Seperti ini rasanya bersama kekasih. Semilir angin dingin yang memagut sekujur kulit, tak mampu menepis rasa hangat di dalam diri. Kehangatan cinta yang kini sedang memeluk mereka berdua.

Rengkuh aku selamanya, dalam dekapmu cinta. Kalau memang harus jatuh ... cinta, ijinkan aku jatuh sejatuh-jatuhnya. Untuk bisa mencintamu sedalam-dalamnya.

Aku tak lagi takut untuk terluka. Terluka karena mencinta dan dicinta. Kuambil resiko itu, asalkan denganmu, selagi bisa bersamamu. Karena melepasmu, tak hanya akan melukaiku, tapi meleburkanku. Hancur tak lagi bersisa.

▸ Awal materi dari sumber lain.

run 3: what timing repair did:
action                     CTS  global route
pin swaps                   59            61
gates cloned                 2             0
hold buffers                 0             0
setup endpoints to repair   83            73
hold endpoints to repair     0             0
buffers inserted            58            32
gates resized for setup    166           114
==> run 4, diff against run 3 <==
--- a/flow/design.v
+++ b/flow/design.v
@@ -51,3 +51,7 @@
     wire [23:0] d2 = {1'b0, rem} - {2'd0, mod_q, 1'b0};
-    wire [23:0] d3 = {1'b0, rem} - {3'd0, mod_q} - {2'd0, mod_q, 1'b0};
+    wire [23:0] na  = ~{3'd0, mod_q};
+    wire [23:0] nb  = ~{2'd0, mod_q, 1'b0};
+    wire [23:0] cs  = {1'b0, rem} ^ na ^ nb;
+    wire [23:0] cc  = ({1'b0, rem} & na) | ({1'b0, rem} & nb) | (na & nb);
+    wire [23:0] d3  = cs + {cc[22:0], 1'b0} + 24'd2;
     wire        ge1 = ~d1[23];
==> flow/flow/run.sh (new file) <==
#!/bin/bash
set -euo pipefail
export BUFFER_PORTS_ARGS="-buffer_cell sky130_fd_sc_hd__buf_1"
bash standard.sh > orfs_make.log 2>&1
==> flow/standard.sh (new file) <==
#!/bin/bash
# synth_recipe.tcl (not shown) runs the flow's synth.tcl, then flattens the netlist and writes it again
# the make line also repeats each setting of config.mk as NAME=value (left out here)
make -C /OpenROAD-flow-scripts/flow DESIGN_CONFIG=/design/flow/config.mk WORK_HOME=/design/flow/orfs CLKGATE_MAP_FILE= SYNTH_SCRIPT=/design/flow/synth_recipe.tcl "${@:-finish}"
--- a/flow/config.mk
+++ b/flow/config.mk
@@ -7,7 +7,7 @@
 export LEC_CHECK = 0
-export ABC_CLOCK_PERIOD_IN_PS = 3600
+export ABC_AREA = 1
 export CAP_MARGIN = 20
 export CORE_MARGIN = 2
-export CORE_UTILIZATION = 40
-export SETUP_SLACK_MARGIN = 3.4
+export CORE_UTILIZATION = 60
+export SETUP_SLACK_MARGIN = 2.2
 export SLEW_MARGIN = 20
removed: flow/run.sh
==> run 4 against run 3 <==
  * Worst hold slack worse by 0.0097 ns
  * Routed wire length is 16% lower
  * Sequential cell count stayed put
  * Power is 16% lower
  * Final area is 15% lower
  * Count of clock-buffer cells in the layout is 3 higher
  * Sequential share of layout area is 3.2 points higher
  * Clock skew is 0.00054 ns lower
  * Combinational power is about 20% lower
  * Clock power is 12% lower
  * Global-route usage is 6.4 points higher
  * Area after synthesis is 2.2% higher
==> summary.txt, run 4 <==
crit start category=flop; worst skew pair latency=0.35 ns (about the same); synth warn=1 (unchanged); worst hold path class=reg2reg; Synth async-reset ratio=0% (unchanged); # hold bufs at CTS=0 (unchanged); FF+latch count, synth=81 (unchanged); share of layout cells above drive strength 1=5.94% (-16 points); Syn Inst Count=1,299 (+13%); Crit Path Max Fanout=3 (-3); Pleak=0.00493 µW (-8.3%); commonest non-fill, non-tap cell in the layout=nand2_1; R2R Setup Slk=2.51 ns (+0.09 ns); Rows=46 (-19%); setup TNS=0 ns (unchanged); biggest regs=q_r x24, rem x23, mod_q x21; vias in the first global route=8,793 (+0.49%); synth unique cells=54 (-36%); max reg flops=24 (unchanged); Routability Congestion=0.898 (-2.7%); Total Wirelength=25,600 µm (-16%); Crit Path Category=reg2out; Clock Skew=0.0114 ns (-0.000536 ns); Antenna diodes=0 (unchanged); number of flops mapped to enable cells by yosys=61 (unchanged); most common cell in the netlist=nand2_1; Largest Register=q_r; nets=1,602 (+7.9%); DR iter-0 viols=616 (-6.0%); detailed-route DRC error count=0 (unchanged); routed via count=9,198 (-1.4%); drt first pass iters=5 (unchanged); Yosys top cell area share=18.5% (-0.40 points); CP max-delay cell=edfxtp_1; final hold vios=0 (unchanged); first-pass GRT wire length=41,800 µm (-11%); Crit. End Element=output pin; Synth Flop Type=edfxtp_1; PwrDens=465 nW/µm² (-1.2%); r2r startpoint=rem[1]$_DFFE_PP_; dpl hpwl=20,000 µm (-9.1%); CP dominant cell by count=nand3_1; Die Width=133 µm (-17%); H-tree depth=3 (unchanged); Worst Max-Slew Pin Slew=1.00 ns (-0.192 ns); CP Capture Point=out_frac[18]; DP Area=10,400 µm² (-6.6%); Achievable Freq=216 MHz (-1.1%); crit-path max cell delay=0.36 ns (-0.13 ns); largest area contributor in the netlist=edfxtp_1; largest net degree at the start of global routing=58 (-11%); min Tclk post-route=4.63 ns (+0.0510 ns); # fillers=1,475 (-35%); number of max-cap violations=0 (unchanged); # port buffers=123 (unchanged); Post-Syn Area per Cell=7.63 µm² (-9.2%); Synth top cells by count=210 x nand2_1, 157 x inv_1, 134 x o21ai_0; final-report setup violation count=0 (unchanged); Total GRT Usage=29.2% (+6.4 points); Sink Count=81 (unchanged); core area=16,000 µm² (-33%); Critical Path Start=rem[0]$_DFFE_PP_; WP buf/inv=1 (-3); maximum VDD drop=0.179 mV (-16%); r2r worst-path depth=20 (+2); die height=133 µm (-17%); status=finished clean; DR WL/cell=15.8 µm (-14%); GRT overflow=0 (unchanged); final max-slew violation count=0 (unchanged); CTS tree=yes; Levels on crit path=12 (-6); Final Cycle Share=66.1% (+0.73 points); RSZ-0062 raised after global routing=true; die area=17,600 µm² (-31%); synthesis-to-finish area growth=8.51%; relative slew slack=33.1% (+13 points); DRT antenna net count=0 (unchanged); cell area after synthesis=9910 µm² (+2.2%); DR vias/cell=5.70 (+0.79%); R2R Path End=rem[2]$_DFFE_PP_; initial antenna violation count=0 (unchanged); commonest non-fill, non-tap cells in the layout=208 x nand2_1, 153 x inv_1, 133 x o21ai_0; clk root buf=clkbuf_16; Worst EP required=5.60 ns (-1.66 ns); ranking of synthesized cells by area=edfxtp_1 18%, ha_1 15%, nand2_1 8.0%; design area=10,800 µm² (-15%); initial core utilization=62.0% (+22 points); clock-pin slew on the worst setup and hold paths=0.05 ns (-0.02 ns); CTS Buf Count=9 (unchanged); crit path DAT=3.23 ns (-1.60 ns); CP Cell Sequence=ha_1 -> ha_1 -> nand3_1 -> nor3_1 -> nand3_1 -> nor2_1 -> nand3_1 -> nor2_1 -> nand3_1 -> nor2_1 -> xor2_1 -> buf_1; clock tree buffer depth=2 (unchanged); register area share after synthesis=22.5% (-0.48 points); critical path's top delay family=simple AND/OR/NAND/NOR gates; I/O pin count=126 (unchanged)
This design comes from an exercise in tuning for small area, a short achievable clock period and few clock cycles per item on the open sky130 flow, not from production work.
Only simulation tests tie the RTL to the original design; equivalence was not proved.
No activity file was given, so power comes from the tool's default toggle rates.

==> inputs of 06-23 <==
## kemojo
module kemojo (
    input  wire        clk,
    input  wire        rst,         
    input  wire        ev_valid,
    output wire        ev_ready,
    input  wire [2:0]  ev_type,
    input  wire [31:0] ev_data,
    output wire        out_valid,   
    output wire [7:0]  out_data,    
    output wire        timer_armed  
);
Settings: LEC_CHECK=0, CAP_MARGIN=20, CORE_MARGIN=2, CORE_UTILIZATION=40, SETUP_SLACK_MARGIN=5, SLEW_MARGIN=20; clock period 11.0 ns.
run.sh (not shown) runs the stock make flow with config.mk's settings and CLKGATE_MAP_FILE= SYNTH_SCRIPT=/design/flow/synth_recipe.tcl, a recipe that flattens the netlist after the stock synthesis.
==> inputs of 05-03, as changes to 06-23 <==
--- a/flow/design.v
+++ b/flow/design.v
@@ -28,15 +28,15 @@
                TS_C  = 3'd5;     
     reg        rdy, ovr;
     reg [5:0]  head, hp1, tail;
     reg [6:0]  count;
     reg [7:0]  hbyte;
-    reg        e_v;
-    reg [1:0]  e_k;
+    reg [3:0]  ek;                   
+    wire       e_v = |ek;
     reg [31:0] evd;
     reg        e_wrst, e_absd;
-    reg [2:0]  ts;
+    reg [5:0]  tsh;                  
     reg [3:0]  steps;
     reg [7:0]  c0;
     reg [2:0]  c0len;
     reg [31:0] sr;
     reg [2:0]  cmdlen;
@@ -77,10 +77,22 @@
                 8'h19:                                 cmd_len = 3'd7;
                 default:                               cmd_len = 3'd0;
             endcase
         end
     endfunction
+    function [31:0] add_sx;
+        input [31:0] a;
+        input [15:0] b;
+        input        ci;
+        reg [16:0] lo;
+        begin
+            lo = {1'b0, a[15:0]} + {1'b0, b} + {16'd0, ci};
+            add_sx[15:0] = lo[15:0];
+            add_sx[31:16] = (lo[16] && !b[15]) ? a[31:16] + 16'd1 :
+                            (!lo[16] && b[15]) ? a[31:16] - 16'd1 : a[31:16];
+        end
+    endfunction
     function pkt_cmd;
         input [7:0] c;
         begin
             case (c)
                 8'h0D, 8'h16,
@@ -89,20 +101,20 @@
                 default:                               pkt_cmd = 1'b0;
             endcase
         end
     endfunction
     wire hold   = e_v && ((busy &&
-                  (((e_k == K_TICK) && ((ts == TS_P) || (ts == TS_F))) ||
-                   ((e_k == K_DISP) && e_absd))) ||
-                  (!fresh && (e_k == K_TICK) && ((ts == TS_P) || (ts == TS_M)) &&
+                  ((ek[K_TICK] && (tsh[TS_P] || tsh[TS_F])) ||
+                   (ek[K_DISP] && e_absd))) ||
+                  (!fresh && ek[K_TICK] && (tsh[TS_P] || tsh[TS_M]) &&
                    (mmode[0] == 1'b1)) ||
-                  ((e_k == K_TICK) && (ts == TS_P) && !(pe_ok && pj_ok)));
+                  (ek[K_TICK] && tsh[TS_P] && !(pe_ok && pj_ok)));
     wire run    = e_v && !hold;
-    wire r_tick = run && (e_k == K_TICK);
-    wire r_key  = run && (e_k == K_KEY);
-    wire r_mot  = run && (e_k == K_MOT);
-    wire r_disp = run && (e_k == K_DISP);
+    wire r_tick = run && ek[K_TICK];
+    wire r_key  = run && ek[K_KEY];
+    wire r_mot  = run && ek[K_MOT];
+    wire r_disp = run && ek[K_DISP];
     wire warm   = r_disp && e_wrst;
     wire c_eq0 = (count == 7'd0);
     wire c_eq1 = (count == 7'd1);
     wire c_ge2 = !c_eq0 && !c_eq1;
     wire moff  = (mmode == M_OFF);
@@ -123,16 +135,16 @@
     wire [3:0] abs_cur_t = {~pl, pl, ~pr_t, pr_t};
     wire [3:0] abs_cur_d = {~pl, pl, ~pr_d, pr_d};
     wire jch0 = p_j0;
     wire jch1 = p_j1;
     wire g2   = jch0 | jch1;
-    wire t_p   = r_tick && (ts == TS_P);
-    wire t_f   = r_tick && (ts == TS_F);
-    wire t_m   = r_tick && (ts == TS_M);
-    wire t_j   = r_tick && (ts == TS_J);
-    wire t_lr  = r_tick && (ts == TS_LR);
-    wire t_c   = r_tick && (ts == TS_C);
+    wire t_p   = r_tick && tsh[TS_P];
+    wire t_f   = r_tick && tsh[TS_F];
+    wire t_m   = r_tick && tsh[TS_M];
+    wire t_j   = r_tick && tsh[TS_J];
+    wire t_lr  = r_tick && tsh[TS_LR];
+    wire t_c   = r_tick && tsh[TS_C];
     wire t_mon = t_p && jmon;
     wire fgo   = !action[2] && forced;
     wire t_fgo = t_p && !jmon && fgo;
     wire t_main = (t_p && !jmon && !fgo) || t_m;
     wire m_k   = t_main && action[2];
@@ -147,11 +159,11 @@
     wire yd1 = mvy ? cfy[2] : cfy[3];
     wire yu1 = mvy ? cfy[0] : cfy[1];
     wire x1  = xr1 | xl1;
     wire y1  = yd1 | yu1;
     wire c_any  = x1 | y1;
-    wire lt10   = (steps < 4'd10);
+    wire lt10   = !(steps[3] && (steps[2] || steps[1]));
     wire cur_fe = m_cur && edges;                                
     wire c_step = (m_cur && !edges && c_any) || (t_c && lt10 && c_any);
     wire c_end  = (m_cur && !edges && !c_any) || (t_c && !(lt10 && c_any));
     wire c_emit = cur_fe || c_step;
     wire j_now  = t_j || (m_nc && !g1) || c_end;
@@ -368,23 +380,23 @@
     wire [8:0] kcx2 = {1'b0, kc_x};
     wire [8:0] kcy2 = {1'b0, kc_y};
     reg  [31:0] opx, opy;
     reg         cix, ciy;
     always @* begin
-        if (e_k == K_MOT) begin                              
+        if (ek[K_MOT]) begin                              
             opx = {{16{evd[15]}}, evd[15:0]};   cix = 1'b0;
             opy = {{16{evd[31]}}, evd[31:16]};  ciy = 1'b0;
         end else if (mmode == M_REL) begin
             opx = dp_x[31] ? 32'd128 : 32'hFFFFFF81;  cix = 1'b0;
             opy = dp_y[31] ? 32'd128 : 32'hFFFFFF81;  ciy = 1'b0;
         end else begin                                       
             opx = xr1 ? ~{23'd0, kcx2} : {23'd0, kcx2};  cix = xr1;
             opy = yd1 ? ~{23'd0, kcy2} : {23'd0, kcy2};  ciy = yd1;
         end
     end
-    wire [31:0] sum_dx = dp_x + opx + {31'd0, cix};
-    wire [31:0] sum_dy = dp_y + opy + {31'd0, ciy};
+    wire [31:0] sum_dx = add_sx(dp_x, opx[15:0], cix);
+    wire [31:0] sum_dy = add_sx(dp_y, opy[15:0], ciy);
     wire dp_we = r_mot || t_mon || m_k || m_oth || (m_rel && rel_due) || (c_emit && (x1 || y1));
     reg [31:0] dp_x_n, dp_y_n;
     always @* begin
         dp_x_n = dp_x;
         dp_y_n = dp_y;
@@ -428,14 +440,14 @@
             cur_f[2] = !d[31] && nz && ((d[30:9] != 22'd0) || (d[8:0] >= {k, 1'b0}));
             cur_f[1] = d[31] && ((d[30:9] != {22{1'b1}}) || s1[10] || (s1 == 11'd0));
             cur_f[0] = d[31] && ((d[30:10] != {21{1'b1}}) || s2[10] || (s2 == 11'd0));
         end
     endfunction
-    wire [31:0] acc_x_n = (rst || warm || t_p) ? 32'd0 :
-                          r_mot ? acc_x + {{16{evd[15]}}, evd[15:0]} : acc_x;
-    wire [31:0] acc_y_n = (rst || warm || t_p) ? 32'd0 :
-                          r_mot ? acc_y + {{16{evd[31]}}, evd[31:16]} : acc_y;
+    wire [31:0] acc_x_n = (warm || t_p) ? 32'd0 :
+                          r_mot ? add_sx(acc_x, evd[15:0], 1'b0) : acc_x;
+    wire [31:0] acc_y_n = (warm || t_p) ? 32'd0 :
+                          r_mot ? add_sx(acc_y, evd[31:16], 1'b0) : acc_y;
     wire [7:0]  scale_x_n = (rst || warm) ? 8'd1 : (r_disp && c0 == 8'h0C) ? sr[15:8] : scale_x;
     wire [7:0]  scale_y_n = (rst || warm) ? 8'd1 : (r_disp && c0 == 8'h0C) ? sr[7:0]  : scale_y;
     wire        ysign_n   = (rst || warm) ? 1'b0 : (r_disp && c0 == 8'h0F) ? 1'b0 :
                             (r_disp && c0 == 8'h10) ? 1'b1 : ysign;
     reg d_mode;
@@ -464,12 +476,18 @@
     wire        sys  = eys;
     wire [18:0] ax19 = {{1{sa_x[17]}}, sa_x};
     wire [18:0] ay19 = sys ? ~{{1{sa_y[17]}}, sa_y} : {{1{sa_y[17]}}, sa_y};
     wire [18:0] px = {3'd0, abs_x} + ax19;
     wire [18:0] py = {3'd0, abs_y} + ay19 + {18'd0, sys};
-    wire [18:0] gx = {3'd0, abs_x} + ax19 + {3'b111, ~max_x};
-    wire [18:0] gy = {3'd0, abs_y} + ay19 + {3'b111, ~max_y} + {18'd0, sys};
+    wire [18:0] gx_a = {3'd0, abs_x}, gx_b = ax19, gx_c = {3'b111, ~max_x};
+    wire [18:0] gy_a = {3'd0, abs_y}, gy_b = ay19, gy_c = {3'b111, ~max_y};
+    wire [18:0] gx_s = gx_a ^ gx_b ^ gx_c;
+    wire [18:0] gx_k = (gx_a & gx_b) | (gx_a & gx_c) | (gx_b & gx_c);
+    wire [18:0] gy_s = gy_a ^ gy_b ^ gy_c;
+    wire [18:0] gy_k = (gy_a & gy_b) | (gy_a & gy_c) | (gy_b & gy_c);
+    wire [18:0] gx = gx_s + {gx_k[17:0], 1'b0};
+    wire [18:0] gy = gy_s + {gy_k[17:0], sys};
     wire [15:0] nx = sb_x ? (ss_x ? 16'd0 : max_x) :
                      px[18] ? 16'd0 : !gx[18] ? max_x : px[15:0];
     wire [15:0] ny = sb_y ? ((ss_y ^ sys) ? 16'd0 : max_y) :
                      py[18] ? 16'd0 : !gy[18] ? max_y : py[15:0];
     wire [7:0]  em_x_n = sm_x >> 1;
@@ -487,19 +505,19 @@
     wire [5:0] tail_n = {(t_lo[3] ? tb_hi[5:3] : tbase[5:3]), t_lo[2:0]};
     wire       cn_eq0  = c_eq0 && !wr_any && !a_exp;      
     wire       pause_n = r_disp ? pause_d : pause;
     wire [1:0] jmode_n = r_disp ? jmode_d : jmode;
     wire       key_adm = !booting && !pause_n && (jmode_n != J_MON);
-    wire       e_cont  = e_v && !(run && ((e_k != K_TICK) || t_done));
-    reg  [2:0] ts_n;
+    wire       e_cont  = e_v && !(run && (!ek[K_TICK] || t_done));
+    reg  [5:0] tsh_n;
     always @* begin
-        ts_n = ts;
-        if (t_fgo) ts_n = TS_F;
-        if (t_f)   ts_n = TS_M;
-        if (m_nc && g1 && g2) ts_n = TS_J;
-        if (cur_fe) ts_n = TS_LR;
-        if (t_lr || c_step) ts_n = TS_C;
+        tsh_n = tsh;
+        if (t_fgo) tsh_n = 6'd1 << TS_F;
+        if (t_f)   tsh_n = 6'd1 << TS_M;
+        if (m_nc && g1 && g2) tsh_n = 6'd1 << TS_J;
+        if (cur_fe) tsh_n = 6'd1 << TS_LR;
+        if (t_lr || c_step) tsh_n = 6'd1 << TS_C;
     end
     wire pc_el  = pl ^ ppl;
     wire pc_er  = pd_r ^ ppr;
     wire pc_fo  = (action[0] & pd_press) | (action[1] & pd_release);
     wire pc_j0  = jauto && (pd_j0 != jprev0);
@@ -541,11 +559,11 @@
     end
     wire tp_adm  = tp_any && !booting && !pause_n;
     wire tp_fast = tp_safe;
     wire rdy_n = take ? !((a_tick && !tp_fast) || (a_disp && (h_wrst || (h_absd && busy_n)))) :
                  !e_cont ? 1'b1 :
-                 ((e_k == K_TICK) && (ts_n == TS_J) && !cn_eq0);
+                 (ek[K_TICK] && tsh_n[TS_J] && !cn_eq0);
     always @(posedge clk) begin
         exc   <= exc_d;
         cfx   <= cfx_d;
         cfy   <= cfy_d;
         fresh <= frsh_n;
@@ -580,11 +598,11 @@
             em_y <= (scale_y_n > 8'd1) ? scale_y_n : 8'd1;
         end
         if (rst || warm) begin
             rdy           <= 1'b1;
             ovr           <= 1'b0;
-            e_v           <= 1'b0;
+            ek            <= 4'd0;
             cmdlen        <= 3'd0;
             head          <= 6'd0;
             hp1           <= 6'd1;
             tail          <= 6'd0;
             count         <= 7'd0;
@@ -691,38 +709,36 @@
                 steps <= (m_cur ? 4'd0 : steps) + 4'd1;
             if (j_now) begin
                 if (jch0) jprev0 <= jc0;
                 if (jch1) jprev1 <= jc1;
             end
-            ts <= ts_n;
+            tsh <= tsh_n;
             if (!e_cont)
-                e_v <= 1'b0;
+                ek <= 4'd0;
             if (a_host) begin
+                sr <= {sr[23:0], hb};
+                if (host_new) begin
+                    c0    <= hb;
+                    c0len <= host_len;
+                end
                 if (!host_kn) begin
                     cmdlen <= 3'd0;
                 end else begin
-                    sr <= {sr[23:0], hb};
-                    if (host_new) begin
-                        c0    <= hb;
-                        c0len <= host_len;
-                    end
                     if (host_fin) begin
                         cmdlen <= 3'd0;
-                        e_v    <= 1'b1;
-                        e_k    <= K_DISP;
+                        ek     <= 4'd1 << K_DISP;
                         e_wrst <= h_wrst;
                         e_absd <= h_absd;
                     end else begin
                         cmdlen <= cmdlen + 3'd1;
                     end
                 end
             end
             if (a_tick || a_key || a_mot) begin
-                e_v   <= 1'b1;
-                e_k   <= a_tick ? K_TICK : a_key ? K_KEY : K_MOT;
+                ek    <= {a_disp, a_mot, a_key, a_tick};
                 evd   <= ev_data;
-                ts    <= TS_P;
+                tsh   <= 6'd1 << TS_P;
             end
             if (a_btn) begin
                 bl0 <= ev_data[0];
                 br0 <= ev_data[1];
             end
@@ -740,14 +756,11 @@
                 hbyte <= BOOT_BYTE;
             else if (a_pop)
                 hbyte <= !c_eq0 && !c_eq1 ? rd_next : c_eq1 ? vw[7:0] : vw[15:8];
             else if (c_eq0 && wr_any)
                 hbyte <= vw[7:0];
-            else if (cn_eq0 && a_key)
-                hbyte <= {~ev_data[7], ev_data[6:0]};
-            else if (cn_eq0 && a_disp && h_cap)
-                hbyte <= h_first;
-            else if (cn_eq0 && a_tick)
-                hbyte <= tp_b0;
+            else if (c_eq0)      
+                hbyte <= (ev_type == EV_KEY)  ? {~ev_data[7], ev_data[6:0]} :
+                         (ev_type == EV_TICK) ? tp_b0 : h_first;
         end
     end
 endmodule
==> flow/flow/run.sh (new file) <==
#!/bin/bash
# Standard layout (the standard.sh), with the setup repair aiming further
# below the clock period: the repair margin is raised from 5 ns to 6 ns.
# Every tool's output goes to standard.log in this folder.
set -e
sed 's/SETUP_SLACK_MARGIN=5/SETUP_SLACK_MARGIN=6/' standard.sh > standard_m6.sh
bash standard_m6.sh > standard.log 2>&1
==> flow/standard.sh (new file) <==
#!/bin/bash
# synth_recipe.tcl (not shown) runs the flow's synth.tcl, then flattens the netlist and writes it again
# the make line also repeats each setting of config.mk as NAME=value (left out here)
make -C /OpenROAD-flow-scripts/flow DESIGN_CONFIG=/design/flow/config.mk WORK_HOME=/design/flow/orfs CLKGATE_MAP_FILE= SYNTH_SCRIPT=/design/flow/synth_recipe.tcl "${@:-finish}"
--- a/flow/config.mk
+++ b/flow/config.mk
@@ -5,8 +5,8 @@
 export SDC_FILE = /design/flow/constraint.sdc
 export NUM_CORES = 4
 export LEC_CHECK = 0
 export CAP_MARGIN = 20
 export CORE_MARGIN = 2
-export CORE_UTILIZATION = 40
+export CORE_UTILIZATION = 56
 export SETUP_SLACK_MARGIN = 5
 export SLEW_MARGIN = 20
removed: flow/run.sh
==> qor summary <==
|  | 05-03 | 06-23 |
|---|---|---|
| Net load switching power | 0.00232 W | 0.00204 W |
| Simple-gate portion of the synthesized area | 15.2% | 15.9% |
| Count of buffer and inverter cells on the critical path | 5 | 2 |
| Post_cts resized | 107 | 9 |
| Reg-to-reg endpoint | count[6]$_SDFF_PN0_ | g_bank[7].bm[5][4]$_DFFE_PP_ |
| First-pass GRT wire length | 291000 µm | 306000 µm |
| Compound-Gate Fraction of Synth Area | 15.2% | 17.0% |
| Sequential cell power | 0.00408 W | 0.00401 W |
| Outcome | timing/DRC/antenna clean | timing/DRC/antenna clean |
| Signal arrival time at the worst endpoint | 5.66 ns | 6.36 ns |
| Final clock-cell share | 5.35% | 5.39% |
| Startpoint of the most critical setup path | mmode[1]$_SDFFE_PN0P_ | c0[4]$_DFFE_PP_ |
| Switching part of the total | 26.2% | 24.3% |
| Leak Pwr | 25.6 nW | 26.4 nW |
Testbench counts of 06-23, summed over its fixed seeds: cycles 27,240, events 24,014.
Testbench counts of 05-03, summed over its fixed seeds: cycles 27,240, events 24,014.

afterwards: timing with drivers on the ports:
The flow's constraints put no driver on any port. The routed layouts listed below were extracted and timed again, unchanged, in two steps. Step 1 sets driving cells, clkbuf_16 on the clock port and buf_2 on the other inputs (assumed; they add their load-dependent delay and slew). Step 2 moves the port delays by t, midway between the first and last clock arrival at a register: inputs arrive t later, outputs are due t later. That takes back most of the time a late clock gives input paths. Slacks: ideal / step 1 / step 2; pairs: ideal / step 1.
run	t, ns	slack for setup (ns)	worst setup path at the end	clock arrival spread, ns
06-23	0.808	5.042 / 5.042 / 4.363	input to register	0.069 / 0.069
05-03	0.798	5.923 / 5.923 / 5.241	input to register	0.035 / 0.034
After both steps setup and hold are still met in every run listed. For 05-03, which loses most, drivers alone change the setup slack by 0.000 ns; drivers and shift together by -0.682 ns.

Kenapa aku belum bisa merasakan cinta sedikit pun pada pria ini? Dia sudah terlampau sempurna untuk gadis sepertiku. Tuhan, ijinkan aku mencintanya. Berikan rasa itu padaku. Aku mohon kali ini. Bukankah jodoh datang karena meminta dan diminta? Kini aku meminta pada-Mu, Yaa Rabb-ku. Karena dia pun telah memintaku.